**Instructions for the task**. Find the lines in the records below that contain "localparam", and report each of them.
===== Excerpted records =====
`src/rtl/seg_scan_driver_if.sv`:
```
// rtl/seg_scan_driver_if.sv - display data/control bundle between counter logic and the digit scanner
interface seg_scan_driver_if #(
    parameter int NUM_DIGITS = 6
);
    logic [4*NUM_DIGITS-1:0] in_data;
    logic [NUM_DIGITS-1:0]   dp_in;
    logic                    en;
    logic                    lz_blank;
    logic [7:0]              seg_data;
    logic [NUM_DIGITS-1:0]   seg_position;
    logic                    frame_start;
`ifdef SEG_BLINK_EN
    logic [NUM_DIGITS-1:0]   blink_mask;

    modport master (
        output in_data, dp_in, en, lz_blank, blink_mask,
        input  seg_data, seg_position, frame_start
    );
    modport slave (
        input  in_data, dp_in, en, lz_blank, blink_mask,
        output seg_data, seg_position, frame_start
    );
`else
    modport master (
        output in_data, dp_in, en, lz_blank,
        input  seg_data, seg_position, frame_start
    );
    modport slave (
        input  in_data, dp_in, en, lz_blank,
        output seg_data, seg_position, frame_start
    );
`endif
endinterface

```
`src/rtl/seg_scan_driver.sv`:
```
// rtl/seg_scan_driver.sv - multiplexed 7-segment scanner with per-frame input snapshot
// Blinking of masked digits is compiled in when SEG_BLINK_EN is defined.
module seg_scan_driver #(
    parameter int NUM_DIGITS   = 6,
    parameter int SCAN_DIV     = 8000
`ifdef SEG_BLINK_EN
    ,
    parameter int BLINK_FRAMES = 64
`endif
) (
    input  logic             clk,
    input  logic             rst,
    seg_scan_driver_if.slave disp
);
    localparam int CNT_W = $clog2(SCAN_DIV);
    localparam int IDX_W = (NUM_DIGITS > 1) ? $clog2(NUM_DIGITS) : 1;
    localparam logic [CNT_W-1:0] CNT_LAST = CNT_W'(SCAN_DIV - 1);
    localparam logic [IDX_W-1:0] IDX_LAST = IDX_W'(NUM_DIGITS - 1);

    logic [CNT_W-1:0]        cnt_q, cnt_d;
    logic [IDX_W-1:0]        idx_q, idx_d;
    logic [4*NUM_DIGITS-1:0] shd_data_q, shd_data_d;
    logic [NUM_DIGITS-1:0]   shd_dp_q, shd_dp_d;
    logic [7:0]              seg_q, seg_d;
    logic [NUM_DIGITS-1:0]   pos_q, pos_d;
    logic                    fs_q, fs_d;

    logic                    tick;
    logic                    frame_tick;
    logic [IDX_W-1:0]        nxt;
    logic [4*NUM_DIGITS-1:0] src_data;
    logic [NUM_DIGITS-1:0]   src_dp;
    logic [NUM_DIGITS-1:0]   lead_zero;
    logic                    lz_run;
    logic [3:0]              digit;
    logic                    blank;

`ifdef SEG_BLINK_EN
    localparam int FC_W = $clog2(BLINK_FRAMES + 1);
    localparam logic [FC_W-1:0] FC_LAST = FC_W'(BLINK_FRAMES);

    logic [NUM_DIGITS-1:0] shd_blink_q, shd_blink_d;
    logic [NUM_DIGITS-1:0] src_blink;
    logic [FC_W-1:0]       fcnt_q, fcnt_d;
    logic                  phase_q, phase_d;
    logic                  phase_eff;
`endif

    function automatic logic [6:0] seg_code(input logic [3:0] v);
        case (v)
            4'd0:    seg_code = 7'b1111110;
            4'd1:    seg_code = 7'b0110000;
            4'd2:    seg_code = 7'b1101101;
            4'd3:    seg_code = 7'b1111001;
            4'd4:    seg_code = 7'b0110011;
            4'd5:    seg_code = 7'b1011011;
            4'd6:    seg_code = 7'b0011111;
            4'd7:    seg_code = 7'b1110000;
            4'd8:    seg_code = 7'b1111111;
            4'd9:    seg_code = 7'b1110011;
            default: seg_code = 7'b0000000;
        endcase
    endfunction

    always_comb begin
        cnt_d      = cnt_q;
        idx_d      = idx_q;
        shd_data_d = shd_data_q;
        shd_dp_d   = shd_dp_q;
        seg_d      = seg_q;
        pos_d      = pos_q;
        fs_d       = 1'b0;
        lead_zero  = '0;
        lz_run     = 1'b1;

        tick       = disp.en && (cnt_q == CNT_LAST);
        nxt        = (idx_q == IDX_LAST) ? '0 : idx_q + IDX_W'(1);
        frame_tick = tick && (nxt == '0);

        // Digit 0 of a new frame renders straight from the inputs being captured.
        src_data = frame_tick ? disp.in_data : shd_data_q;
        src_dp   = frame_tick ? disp.dp_in   : shd_dp_q;

        for (int k = NUM_DIGITS - 1; k >= 0; k--) begin
            lz_run       = lz_run & (src_data[4*k +: 4] == 4'd0);
            lead_zero[k] = lz_run;
        end

        digit = src_data[{nxt, 2'b00} +: 4];
        blank = disp.lz_blank && (nxt != '0) && lead_zero[nxt];

`ifdef SEG_BLINK_EN
        shd_blink_d = shd_blink_q;
        fcnt_d      = fcnt_q;
        phase_d     = phase_q;
        phase_eff   = phase_q;
        src_blink   = frame_tick ? disp.blink_mask : shd_blink_q;
        if (frame_tick) begin
            shd_blink_d = disp.blink_mask;
            if (fcnt_q == FC_LAST) begin
                phase_eff = ~phase_q;
                fcnt_d    = FC_W'(1);
            end else begin
                fcnt_d = fcnt_q + FC_W'(1);
            end
            phase_d = phase_eff;
        end
        blank = blank || (phase_eff && src_blink[nxt]);
`endif

        if (!disp.en) begin
            cnt_d = '0;
            idx_d = IDX_LAST;
            seg_d = '0;
            pos_d = '1;
        end else begin
            cnt_d = tick ? '0 : cnt_q + CNT_W'(1);
            if (tick) begin
                idx_d = nxt;
                if (frame_tick) begin
                    shd_data_d = disp.in_data;
                    shd_dp_d   = disp.dp_in;
                    fs_d       = 1'b1;
                end
                seg_d = blank ? 8'h00 : {seg_code(digit), src_dp[nxt]};
                pos_d = ~(NUM_DIGITS'(1) << nxt);
            end
        end
    end

    // idx resets to the last position so the first tick wraps onto digit 0.
    always_ff @(posedge clk or posedge rst) begin
        if (rst) begin
            cnt_q      <= '0;
            idx_q      <= IDX_LAST;
            shd_data_q <= '0;
            shd_dp_q   <= '0;
            seg_q      <= '0;
            pos_q      <= '1;
            fs_q       <= 1'b0;
        end else begin
            cnt_q      <= cnt_d;
            idx_q      <= idx_d;
            shd_data_q <= shd_data_d;
            shd_dp_q   <= shd_dp_d;
            seg_q      <= seg_d;
            pos_q      <= pos_d;
            fs_q       <= fs_d;
        end
    end

`ifdef SEG_BLINK_EN
    always_ff @(posedge clk or posedge rst) begin
        if (rst) begin
            shd_blink_q <= '0;
            fcnt_q      <= '0;
            phase_q     <= 1'b0;
        end else begin
            shd_blink_q <= shd_blink_d;
            fcnt_q      <= fcnt_d;
            phase_q     <= phase_d;
        end
    end
`endif

    assign disp.seg_data     = seg_q;
    assign disp.seg_position = pos_q;
    assign disp.frame_start  = fs_q;
endmodule

```
`src/flat_wrapper.sv`:
```
// flat-port wrapper written by rule: the top's interface ports become plain ports
module seg_scan_driver_flat 
#(
    parameter int NUM_DIGITS   = 6,
    parameter int SCAN_DIV     = 8000

)
  (clk, rst, disp_in_data, disp_dp_in, disp_en, disp_lz_blank, disp_seg_data, disp_seg_position, disp_frame_start);
  seg_scan_driver_if #(.NUM_DIGITS(NUM_DIGITS)) disp_i ();
  input  logic clk;
  input  logic rst;
  input wire logic [$bits(disp_i.in_data)-1:0] disp_in_data;
  input wire logic [$bits(disp_i.dp_in)-1:0] disp_dp_in;
  input wire logic [$bits(disp_i.en)-1:0] disp_en;
  input wire logic [$bits(disp_i.lz_blank)-1:0] disp_lz_blank;
  output wire logic [$bits(disp_i.seg_data)-1:0] disp_seg_data;
  output wire logic [$bits(disp_i.seg_position)-1:0] disp_seg_position;
  output wire logic [$bits(disp_i.frame_start)-1:0] disp_frame_start;
  assign disp_i.in_data = disp_in_data;
  assign disp_i.dp_in = disp_dp_in;
  assign disp_i.en = disp_en;
  assign disp_i.lz_blank = disp_lz_blank;
  assign disp_seg_data = disp_i.seg_data;
  assign disp_seg_position = disp_i.seg_position;
  assign disp_frame_start = disp_i.frame_start;
  seg_scan_driver #(.NUM_DIGITS(NUM_DIGITS), .SCAN_DIV(SCAN_DIV)) u_core (.clk(clk), .rst(rst), .disp(disp_i));
endmodule
```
=====
**Written solution**.
    localparam int CNT_W = $clog2(SCAN_DIV);
    localparam int IDX_W = (NUM_DIGITS > 1) ? $clog2(NUM_DIGITS) : 1;
    localparam logic [CNT_W-1:0] CNT_LAST = CNT_W'(SCAN_DIV - 1);
    localparam logic [IDX_W-1:0] IDX_LAST = IDX_W'(NUM_DIGITS - 1);
    localparam int FC_W = $clog2(BLINK_FRAMES + 1);
    localparam logic [FC_W-1:0] FC_LAST = FC_W'(BLINK_FRAMES);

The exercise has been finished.